• _Directions for this task_
Records follow. Copy every line with "modular".

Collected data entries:

### src/sv/mrr_pkg.sv
// shared types and constants for the miller-rabin round block
package mrr_pkg;
	typedef struct packed {
		logic [1:0] kind;
	} mrr_dummy_t;

	localparam logic [1:0] KIND_COMPOSITE = 2'd0;
	localparam logic [1:0] KIND_PRIME     = 2'd1;
	localparam logic [1:0] KIND_GENERAL   = 2'd2;

	typedef enum logic [3:0] {
		ST_IDLE,
		ST_STRIP,
		ST_BASE,
		ST_PINIT,
		ST_PMUL,
		ST_PSQR,
		ST_CHECK,
		ST_SQ,
		ST_SQCHK,
		ST_DONE
	} mrr_state_t;

	typedef enum logic [1:0] {
		MU_IDLE,
		MU_RUN,
		MU_DONE
	} mrr_mu_state_t;
endpackage

### src/sv/mrr_modmul.sv
// serial modular multiplier and modular remainder unit
module mrr_modmul import mrr_pkg::*; #(
	parameter int WIDTH = 32
) (
	input  logic             clk,
	input  logic             arst_n,
	input  logic             start,
	input  logic             rem_mode,
	input  logic [WIDTH-1:0] a,
	input  logic [WIDTH-1:0] b,
	input  logic [WIDTH-1:0] m,
	output logic             done,
	output logic [WIDTH-1:0] r
);
	localparam int CW = $clog2(WIDTH + 1);

	mrr_mu_state_t st_q, st_d;
	logic [CW-1:0]  cnt_q;
	logic [WIDTH-1:0] a_q, b_q, m_q, r_q;
	logic           rem_q;
	logic [WIDTH:0] dred, add1, ared, rsh;
	logic [WIDTH-1:0] step1, step2;

	// doubling step; rem mode shifts in the next bit of b instead of adding a
	always_comb begin
		rsh = {r_q, rem_q ? b_q[WIDTH-1] : 1'b0};
		dred = rsh - {1'b0, m_q};
		step1 = (rsh >= {1'b0, m_q}) ? dred[WIDTH-1:0] : rsh[WIDTH-1:0];
		add1 = {1'b0, step1} + {1'b0, a_q};
		ared = add1 - {1'b0, m_q};
		if (!rem_q && b_q[WIDTH-1])
			step2 = (add1 >= {1'b0, m_q}) ? ared[WIDTH-1:0] : add1[WIDTH-1:0];
		else
			step2 = step1;
	end

	always_comb begin
		st_d = st_q;
		case (st_q)
			MU_IDLE: if (start) st_d = MU_RUN;
			MU_RUN:  if (cnt_q == CW'(1)) st_d = MU_DONE;
			MU_DONE: st_d = MU_IDLE;
			default: st_d = MU_IDLE;
		endcase
	end

	always_ff @(posedge clk or negedge arst_n) begin
		if (!arst_n) begin
			st_q  <= MU_IDLE;
			cnt_q <= '0;
		end else begin
			st_q <= st_d;
			if (st_q == MU_IDLE && start) cnt_q <= CW'(WIDTH);
			else if (st_q == MU_RUN) cnt_q <= cnt_q - CW'(1);
		end
	end

	always_ff @(posedge clk) begin
		if (st_q == MU_IDLE && start) begin
			a_q   <= a;
			b_q   <= b;
			m_q   <= m;
			rem_q <= rem_mode;
			r_q   <= '0;
		end else if (st_q == MU_RUN) begin
			r_q <= step2;
			b_q <= {b_q[WIDTH-2:0], 1'b0};
		end
	end

	assign done = (st_q == MU_DONE);
	assign r    = r_q;
endmodule

### src/sv/mrr_front.sv
// front end: accepts beats, classifies small candidates, feeds a two-entry queue
module mrr_front import mrr_pkg::*; #(
	parameter int WIDTH = 32
) (
	input  logic             clk,
	input  logic             arst_n,
	input  logic             valid,
	output logic             ready,
	input  logic [WIDTH-1:0] candidate,
	input  logic [WIDTH-1:0] random_value,
	output logic             q_valid,
	input  logic             q_ready,
	output logic [1:0]       q_kind,
	output logic [WIDTH-1:0] q_n,
	output logic [WIDTH-1:0] q_rv
);
	logic [1:0]       kind_q [2];
	logic [WIDTH-1:0] n_q [2];
	logic [WIDTH-1:0] rv_q [2];
	logic [1:0]       cnt_q;
	logic             rd_q, wr_q;
	logic [1:0]       kind;
	logic             push, pop;

	always_comb begin
		if (candidate <= WIDTH'(1) || candidate == WIDTH'(4)) kind = KIND_COMPOSITE;
		else if (candidate <= WIDTH'(3)) kind = KIND_PRIME;
		else kind = KIND_GENERAL;
	end

	assign ready   = (cnt_q != 2'd2);
	assign push    = valid && ready;
	assign q_valid = (cnt_q != 2'd0);
	assign pop     = q_valid && q_ready;
	assign q_kind  = kind_q[rd_q];
	assign q_n     = n_q[rd_q];
	assign q_rv    = rv_q[rd_q];

	always_ff @(posedge clk or negedge arst_n) begin
		if (!arst_n) begin
			cnt_q <= '0;
			rd_q  <= 1'b0;
			wr_q  <= 1'b0;
		end else begin
			if (push) wr_q <= ~wr_q;
			if (pop) rd_q <= ~rd_q;
			cnt_q <= cnt_q + {1'b0, push} - {1'b0, pop};
		end
	end

	always_ff @(posedge clk) begin
		if (push) begin
			kind_q[wr_q] <= kind;
			n_q[wr_q]    <= candidate;
			rv_q[wr_q]   <= random_value;
		end
	end
endmodule

### src/sv/mrr_back.sv
// back end: sequencer for the round using one shared modular unit
module mrr_back import mrr_pkg::*; #(
	parameter int WIDTH = 32
) (
	input  logic             clk,
	input  logic             arst_n,
	input  logic             q_valid,
	output logic             q_ready,
	input  logic [1:0]       q_kind,
	input  logic [WIDTH-1:0] q_n,
	input  logic [WIDTH-1:0] q_rv,
	output logic             out_valid,
	input  logic             out_ready,
	output logic             out_verdict,
	output logic [WIDTH-1:0] out_base
);
	localparam int SW = $clog2(WIDTH + 1);

	mrr_state_t st_q, st_d;
	logic [WIDTH-1:0] n_q, d_q, a_q, x_q, res_q, rv_q;
	logic [SW-1:0]    s_q, i_q;
	logic             verdict_q, valid_q;
	logic             mu_start, mu_rem, mu_done;
	logic [WIDTH-1:0] mu_a, mu_b, mu_m, mu_r, nm1;

	assign nm1 = n_q - WIDTH'(1);

	mrr_modmul #(.WIDTH(WIDTH)) u_mul (
		.clk(clk), .arst_n(arst_n), .start(mu_start), .rem_mode(mu_rem),
		.a(mu_a), .b(mu_b), .m(mu_m), .done(mu_done), .r(mu_r)
	);

	always_comb begin
		st_d = st_q;
		case (st_q)
			ST_IDLE: if (q_valid && !valid_q)
				st_d = (q_kind == KIND_GENERAL) ? ST_STRIP : ST_DONE;
			ST_STRIP: if (d_q[0]) st_d = ST_BASE;
			ST_BASE:  if (mu_done) st_d = ST_PINIT;
			ST_PINIT: st_d = (d_q == '0) ? ST_CHECK : (d_q[0] ? ST_PMUL : ST_PSQR);
			ST_PMUL:  if (mu_done) st_d = ST_PSQR;
			ST_PSQR:  if (mu_done) st_d = ST_PINIT;
			ST_CHECK: st_d = (res_q == WIDTH'(1) || res_q == nm1 || s_q <= SW'(1))
				? ST_DONE : ST_SQ;
			ST_SQ:    if (mu_done) st_d = ST_SQCHK;
			ST_SQCHK: st_d = (x_q == nm1 || x_q == WIDTH'(1) || i_q + SW'(1) >= s_q)
				? ST_DONE : ST_SQ;
			ST_DONE:  st_d = ST_IDLE;
			default:  st_d = ST_IDLE;
		endcase
	end

	always_comb begin
		mu_start = 1'b0;
		mu_rem   = 1'b0;
		mu_a     = a_q;
		mu_b     = x_q;
		mu_m     = n_q;
		case (st_q)
			ST_BASE: begin
				mu_start = 1'b1;
				mu_rem   = 1'b1;
				mu_a     = '0;
				mu_b     = rv_q;
				mu_m     = n_q - WIDTH'(4);
			end
			ST_PINIT: begin
				mu_start = (d_q != '0);
				mu_a     = d_q[0] ? res_q : x_q;
				mu_b     = x_q;
			end
			// the unit only takes start while idle, so holding it here is safe
			ST_PSQR: begin
				mu_start = 1'b1;
				mu_a     = x_q;
				mu_b     = x_q;
			end
			ST_CHECK: begin
				mu_start = !(res_q == WIDTH'(1) || res_q == nm1 || s_q <= SW'(1));
				mu_a     = res_q;
				mu_b     = res_q;
			end
			ST_SQCHK: begin
				mu_start = !(x_q == nm1 || x_q == WIDTH'(1) || i_q + SW'(1) >= s_q);
				mu_a     = x_q;
				mu_b     = x_q;
			end
			default: ;
		endcase
	end

	assign q_ready     = (st_q == ST_IDLE) && !valid_q;
	assign out_valid   = valid_q;
	assign out_verdict = verdict_q;
	assign out_base    = a_q;

	always_ff @(posedge clk or negedge arst_n) begin
		if (!arst_n) begin
			st_q    <= ST_IDLE;
			valid_q <= 1'b0;
		end else begin
			st_q <= st_d;
			if (st_q == ST_DONE) valid_q <= 1'b1;
			else if (out_ready) valid_q <= 1'b0;
		end
	end

	always_ff @(posedge clk) begin
		case (st_q)
			ST_IDLE: if (q_valid && !valid_q) begin
				n_q       <= q_n;
				rv_q      <= q_rv;
				d_q       <= q_n - WIDTH'(1);
				s_q       <= '0;
				a_q       <= '0;
				verdict_q <= (q_kind == KIND_PRIME);
			end
			ST_STRIP: if (!d_q[0]) begin
				d_q <= d_q >> 1;
				s_q <= s_q + SW'(1);
			end
			ST_BASE: if (mu_done) begin
				a_q   <= mu_r + WIDTH'(2);
				x_q   <= mu_r + WIDTH'(2);
				res_q <= WIDTH'(1);
			end
			ST_PMUL: if (mu_done) res_q <= mu_r;
			ST_PSQR: if (mu_done) begin
				x_q <= mu_r;
				d_q <= d_q >> 1;
			end
			ST_CHECK: begin
				x_q       <= res_q;
				i_q       <= SW'(1);
				verdict_q <= (res_q == WIDTH'(1) || res_q == nm1);
			end
			ST_SQ: if (mu_done) x_q <= mu_r;
			ST_SQCHK: begin
				i_q       <= i_q + SW'(1);
				verdict_q <= (x_q == nm1);
			end
			default: ;
		endcase
	end
endmodule

### src/sv/miller_rabin_round_top.sv
// top level of the miller-rabin round block
//  channel | signals                       | direction
//  in      | valid ready candidate random_value | to block
//  out     | out_valid out_ready verdict witness_base | from block
// one round takes up to 2 * WIDTH + 1 modular products, all done one after another
// by the single bit-serial modular unit in the back end
// special candidates skip the modular unit and go straight to the result
// reset clears the queue and the sequencer; a two-entry queue takes beats while the back works
module miller_rabin_round_top import mrr_pkg::*; #(
	parameter int WIDTH = 32
) (
	input  logic             clk,
	input  logic             arst_n,
	input  logic             valid,
	output logic             ready,
	input  logic [WIDTH-1:0] candidate,
	input  logic [WIDTH-1:0] random_value,
	output logic             out_valid,
	input  logic             out_ready,
	output logic             verdict,
	output logic [31:0]      witness_base
);
	logic             q_valid, q_ready;
	logic [1:0]       q_kind;
	logic [WIDTH-1:0] q_n, q_rv, base;

	mrr_front #(.WIDTH(WIDTH)) u_front (
		.clk(clk), .arst_n(arst_n), .valid(valid), .ready(ready),
		.candidate(candidate), .random_value(random_value),
		.q_valid(q_valid), .q_ready(q_ready), .q_kind(q_kind), .q_n(q_n), .q_rv(q_rv)
	);

	mrr_back #(.WIDTH(WIDTH)) u_back (
		.clk(clk), .arst_n(arst_n), .q_valid(q_valid), .q_ready(q_ready),
		.q_kind(q_kind), .q_n(q_n), .q_rv(q_rv), .out_valid(out_valid),
		.out_ready(out_ready), .out_verdict(verdict), .out_base(base)
	);

	assign witness_base = 32'(base);

`ifndef ASSERT_OFF
	a_hold: assert property (@(posedge clk) disable iff (!arst_n)
		out_valid && !out_ready |=> out_valid && $stable(verdict))
		else $error("result changed while stalled");
	a_q_ready: assert property (@(posedge clk) disable iff (!arst_n)
		q_ready |-> !out_valid)
		else $error("back took work with a result pending");
`endif
endmodule
### config.mk
export PLATFORM = sky130hd
export DESIGN_NAME = miller_rabin_round_top
export DESIGN_NICKNAME = d
export VERILOG_FILES = /design/src/sv/mrr_pkg.sv /design/src/sv/mrr_modmul.sv /design/src/sv/mrr_front.sv /design/src/sv/mrr_back.sv /design/src/sv/miller_rabin_round_top.sv
export SDC_FILE = /design/constraint.sdc
export NUM_CORES = 1
export LEC_CHECK = 0
export ABC_AREA = 0
export BUFFER_PORTS_ARGS = -buffer_cell sky130_fd_sc_hd__clkbuf_2
export CAP_MARGIN = 0
export CELL_PAD_IN_SITES_DETAIL_PLACEMENT = 1
export CELL_PAD_IN_SITES_GLOBAL_PLACEMENT = 2
export CORE_MARGIN = 2
export CORE_UTILIZATION = 47
export CTS_BUF_LIST = sky130_fd_sc_hd__clkbuf_2
export DETAILED_ROUTE_END_ITERATION = 6
export GPL_TIMING_DRIVEN = 0
export PLACE_DENSITY = 0.88
export SETUP_SLACK_MARGIN = 0.3
export SYNTH_ARGS = -nofsm -noshare
export SYNTH_HDL_FRONTEND = slang
export SYNTH_SLANG_ARGS = --single-unit
### constraint.sdc
create_clock -name clk -period 16.2 [get_ports clk]
set_clock_uncertainty 0.05 [all_clocks]
set_input_delay 0 -clock clk [delete_from_list [all_inputs] [get_ports clk]]
set_output_delay 0 -clock clk [all_outputs]
set_load 0.05 [all_outputs]
==> metrics.txt, run 1 <==
status complete, no violations; critical path's top delay family compound AO/OA/AOI/OAI gates; number of global-route vias before repair 27,790; RR Endpoint u_back.u_mul.r[19]$_SDFFE_PP0P_; CTS root buffer clkbuf_2; worst slew pin tran 1.232 ns; layout cell share with drive strength beyond 1 0.1421; H-tree levels 4; sequential fraction of the synthesis area 0.4818; Area Overhead vs Synth 17.06%; grt ovf 0; Starting Density 0.4750; IO buf count 102; Longest Clk Path Bufs 3; top cells by area, synth edfxtp_1, ha_1, xnor2_1, mux2_2, nand2_1; top-area cell type share of the netlist area 0.4454; post-route minimum period 12.95 ns; Mapped Cells 2,754; Via Count 26,850; RR Startpoint u_back.u_mul.r[10]$_SDFFE_PP0P_; die area 0.06427 sq mm; Fmax 77.23 MHz; Async SR Flop Fraction 0.03520; slowest CP cell o41ai_4; R2R depth 32; relative slew slack 0.1755; Final Hold Fails 0; Max Slew Vio Count 0; Post-Place Cell Area 0.03104 sq mm; Most used DFF post-synth edfxtp_1; crit path max fanout 10; crit-path most repeated cell clkbuf_1; Synth Warn # 0; MaxCap Viol Count 0; most common cell after layout, fill and taps aside edfxtp_1; Post-Layout Cell Count 4,136; WP data required 17.26 ns; DP HPWL 92.07 mm; placed cells 3,701; WP buf/inv 5; critical path data arrival time 14.01 ns; drt total wl 130.7 mm; CTS tree built; gr usage total 0.4092; die height 253.5 um; first-pass GRT wire length 189.5 mm; syn avg cell area 10.63 sq um; final setup TNS 0 ns; Post-CTS Setup Inserts 0; clock-pin transition on the worst setup and hold timing paths 0.12 ns; Cell Rows 91; Hold Crit Depth 5; critical path type register to register; RD Place Congestion 1.042; unrepaired setup endpoints after global routing no; Hold Slack 0.1369 ns; Max stage delay on crit path 0.94 ns; number of remaining DRC errors 0; nets 3,383; Final ANT Viol Nets 0; Worst Hold End u_front.wr_q$_DFFE_PN0P_; synthesized area 0.02926 sq mm; Core Area 0.06160 sq mm; Routed wire per std cell 31.59 um; worst hold path type primary input to register; critical path capture point type register; Post-Syn Nets 2,940; clk sinks 483; 1st-iter DRT viols 3,241; CP startpoint kind register; Final setup viols 0; #FFs+latches synth 483; Clock Latency Late Sink 1.42 ns; commonest cells after routing, fill and taps aside edfxtp_1, clkbuf_2, dlygate4sd3_1; Distinct cells, synth 94; initial antenna violation count 3; DR pass1 iterations 6; cell taking the most area after synthesis edfxtp_1; CTS Buf Count 131; largest net degree at the start of global routing 75; IO Count 103; vias per inst 6.492; hold wc startpoint valid; post-route cell area 0.03425 sq mm; final worst path period share 0.7992; Post-synth EDFFs 434; chip width 253.5 um; R2R Setup Slk 3.25 ns
how the worst max path moves through the flow:
stage / startpoint / end / slack, ns / depth (start not counted)
after floorplan: u_back.u_mul.r[1]$_SDFFE_PP0P_ / u_back.u_mul.r[20]$_SDFFE_PP0P_ / 8.33 / 32
after global placement: u_back.u_mul.r[10]$_SDFFE_PP0P_ / u_back.u_mul.r[19]$_SDFFE_PP0P_ / 3.46 / 32
after detailed placement: u_back.u_mul.r[10]$_SDFFE_PP0P_ / u_back.u_mul.r[1]$_SDFFE_PP0P_ / 3.78 / 31
after CTS: u_back.u_mul.r[10]$_SDFFE_PP0P_ / u_back.u_mul.r[1]$_SDFFE_PP0P_ / 3.69 / 31
after global routing: u_back.u_mul.r[10]$_SDFFE_PP0P_ / u_back.u_mul.r[19]$_SDFFE_PP0P_ / 3.33 / 32
final: u_back.u_mul.r[10]$_SDFFE_PP0P_ / u_back.u_mul.r[19]$_SDFFE_PP0P_ / 3.25 / 32
routing by layer:
layer,routed length (um),up-vias,GRT usage
met5,12,-,0
met4,10550,2,0.2810
met3,11710,540,0.08348
met2,60750,1704,0.6706
met1,47630,13260,0.4846
li1,-,11340,-
per-stage QoR:
step	worst slack [ns]	util
3_5_place_dp	3.781	0.5040
4_1_cts	3.693	0.5558
2_1_floorplan	8.327	-
5_1_grt	3.334	0.5559
3_3_place_gp	3.460	0.5003
6_report	3.252	0.5561
worst register-to-register path: cells and delay by family, from the launching register on:
family | cells | cell delay (ns)
AO/OA/AOI/OAI | 13 | 4.88
buffers and inverters | 5 | 3.36
AND/OR/NAND/NOR | 11 | 2.56
adder cells (fa/ha/maj) | 3 | 1.20
flip-flops | 1 | 0.73
final cells by class:
class	count	area [sq um]
fillers	6782	27350
flip-flops and latches	483	14100
multi-input cells	1966	14020
plain buffers	151	628.1
repair buffers	310	2675
clock inverters	50	296.5
inverters	154	578.1
diodes	6	15.01
clock buffers	179	895.9
well taps	837	1047
synthesized netlist by cell type, drive strengths merged, types with 8 or more instances:
| master | count |
|---|---|
| and3 | 65 |
| o2111ai | 8 |
| or3 | 24 |
| a211oi | 18 |
| nand4 | 42 |
| mux2i | 47 |
| dfxtp | 32 |
| inv | 154 |
| o211a | 8 |
| or2 | 15 |
| clkbuf | 123 |
| nor4b | 8 |
| nand3 | 59 |
| a21oi | 141 |
| xnor2 | 157 |
| xnor3 | 8 |
| a22o | 10 |
| or4 | 14 |
| o21ai | 135 |
| nand2b | 31 |
| nor3 | 60 |
| o311ai | 12 |
| and2 | 22 |
| buf | 28 |
| o211ai | 28 |
| dfrtp | 17 |
| nor3b | 9 |
| nor4 | 58 |
| a2111oi | 9 |
| nor2 | 191 |
| o21a | 19 |
| nand2 | 199 |
| a21o | 39 |
| ha | 115 |
| a31oi | 22 |
| a22oi | 31 |
| a221o | 11 |
| a222oi | 57 |
| mux2 | 83 |
| nor2b | 23 |
| and4 | 9 |
| xor2 | 83 |
| edfxtp | 434 |
cells by family (layout without fill, tap and decap cells):
group	Yosys count	in the layout	share of synthesized area
other cells	0	6	0
buf+inv	305	844	0.04122
simple gates	842	842	0.1482
mux	130	130	0.04879
fa+ha+maj	119	119	0.05157
flops	483	483	0.4818
compound gates	625	625	0.1488
xor+xnor	250	250	0.07962
registers in the layout (all words and copies together) (netlist names), 32 cells and up:
name / flops
u_front.n_q: 64
u_back.u_mul.r: 32
u_back.n_q: 32
u_back.rv_q: 32
u_back.u_mul.a_q: 32
u_front.rv_q: 64
u_back.out_base: 32
u_back.d_q: 32
u_back.u_mul.m_q: 32
u_back.u_mul.b_q: 32
u_back.res_q: 32
u_back.x_q: 32
what timing repair did:
action                    4_1_cts  5_1_grt
hold endpoints to repair      285        0
hold buffers                  200        0
gates resized for setup         0        0
Power of run 1 is left out: the tool's default activity adds up to more than one toggle a clock period on the data nets, which glitch-free logic cannot reach.
==> inputs of run 2 (changes only) <==
- CORE_UTILIZATION: 47 -> 39
- PLACE_DENSITY: 0.88 -> 0.78
- clock period: 16.2 -> 10.95 ns (I/O delays scaled with it)
==> run 2 against run 1 <==
The flow now finishes with violations (design-rule violations). Routed wire length is 4.3% lower. Core utilization shrank 9.1 points. Setup slack lost 2.8 ns. Non-clock buffer count up 6. Global-route usage shrank 8.9 points. Cell count grew 3.2%. Worst hold slack improved by 0.15 ns. Clock-buffer cell count grew 12. Sequential share of layout area fell by 0.33 points. First-iteration DRC count shrank 15%. Critical path depth rose by 1. Critical endpoint unchanged. Largest cell class unchanged.
==> metrics.txt, run 2 (synthesis gave the netlist of run 1 again) <==
Routed wire per std cell 29.28 um; Fmax 95.69 MHz; Clock Latency Late Sink 1.37 ns; Starting Density 0.3937; status finished, violations left; gr usage total 0.3200; MaxCap Viol Count 0; critical path data arrival time 11.60 ns; Longest Clk Path Bufs 3; RD Place Congestion 0.9794; WP data required 12.10 ns; number of remaining DRC errors 8; initial antenna violation count 2; vias per inst 5.992; Max Slew Vio Count 0; critical path type register to register; crit path max fanout 10; Via Count 25,580; critical path capture point type register; chip width 277.9 um; die area 0.07724 sq mm; post-route cell area 0.03454 sq mm; die height 277.9 um; Final ANT Viol Nets 0; CP startpoint kind register; CTS Buf Count 133; nets 3,391; CTS tree built; H-tree levels 4; failing checks design-rule violations; DP HPWL 91.51 mm; Post-Place Cell Area 0.03126 sq mm; post-route minimum period 10.45 ns; most common cell after layout, fill and taps aside edfxtp_1; clk sinks 483; first-pass GRT wire length 180.9 mm; Final setup viols 0; layout cell share with drive strength beyond 1 0.1514; largest net degree at the start of global routing 75; Final Hold Fails 0; relative slew slack 0.1406; Cell Rows 100; DR pass1 iterations 7; worst hold path type primary input to register; 1st-iter DRT viols 2,760; Area Overhead vs Synth 18.02%; Core Area 0.07432 sq mm; slowest CP cell o41ai_4; drt total wl 125.0 mm; IO buf count 102; commonest cells after routing, fill and taps aside edfxtp_1, clkbuf_2, dlygate4sd3_1; Max stage delay on crit path 0.56 ns; final worst path period share 0.9544; unrepaired setup endpoints after global routing yes; number of global-route vias before repair 26,770; leading registers by flop count u_front.n_q: 64 flops, u_front.rv_q: 64 flops; CTS root buffer clkbuf_2; clock-pin transition on the worst setup and hold timing paths 0.11 ns; grt ovf 0; worst slew pin tran 1.284 ns; IO Count 103
==> run 2: changes by cell type in the layout (fill, tap and decap cells not counted), sizes merged <==
cell,change
clkinv,-18
clkbuf,+11
buf,+6
inv,+5
diode,-2
bufinv,-1
clkinvlp,-1
dlygate4sd3,+1
==> run 2: cell type report <==
type                            instances  area [sq um]
Clock inverter                         35         240.2
Timing Repair Buffer                  316          2758
Sequential cell                       483         14100
Inverter                              154         578.1
Antenna cell                            4         10.01
Tap cell                              969          1212
Multi-Input combinational cell       1966         14030
Clock buffer                          191         955.9
Fill cell                            8302         39790
Buffer                                151         646.9
==> run 2: per-stage QoR <==
step	instances	setup TNS [ns]	worst slack, ns	utilization	hold slack (ns)
CTS	4263	0	0.3667	0.4642	0.1027
global route	4267	0	0.2768	0.4646	0.1809
global placement	3825	-39.02	-1.882	0.4169	-0.07278
detailed placement	3836	-19.30	-1.173	0.4205	-0.06585
floorplan	2754	0	3.077	-	-0.3456
finish	4269	0	0.4996	0.4647	0.2888
==> run 2: worst paths after layout <==
| kind | startpoint | end | slack (ns) | depth (start not counted) |
|---|---|---|---|---|
| max reg2reg | u_back.u_mul.r[2]$_SDFFE_PP0P_ | u_back.u_mul.r[19]$_SDFFE_PP0P_ | 0.50 | 33 |
| max | u_back.u_mul.r[2]$_SDFFE_PP0P_ | u_back.u_mul.r[19]$_SDFFE_PP0P_ | 0.50 | 33 |
| max in group asynchronous | arst_n | u_back.u_mul.cnt_q[0]$_DFFE_PN0P_ | 9.84 | 4 |
| min in group asynchronous | arst_n | u_front.wr_q$_DFFE_PN0P_ | 0.40 | 4 |
| min reg2reg | u_back.d_q[6]$_DFFE_PP_ | u_back.d_q[5]$_DFFE_PP_ | 0.43 | 1 |
| min | valid | u_front.rv_q[1][30]$_DFFE_PP_ | 0.29 | 4 |
==> run 2: worst max-delay path, delay by kind of cell (launching register included) <==
kind / cells / cell delay (ns)
AND/OR/NAND/NOR: 8 / 1.56
adder cells (fa/ha/maj): 3 / 1.13
flip-flops: 1 / 0.47
AO/OA/AOI/OAI: 17 / 5.20
buffers and inverters: 5 / 1.91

• _Response area_
// serial modular multiplier and modular remainder unit
// back end: sequencer for the round using one shared modular unit
// one round takes up to 2 * WIDTH + 1 modular products, all done one after another
// by the single bit-serial modular unit in the back end
// special candidates skip the modular unit and go straight to the result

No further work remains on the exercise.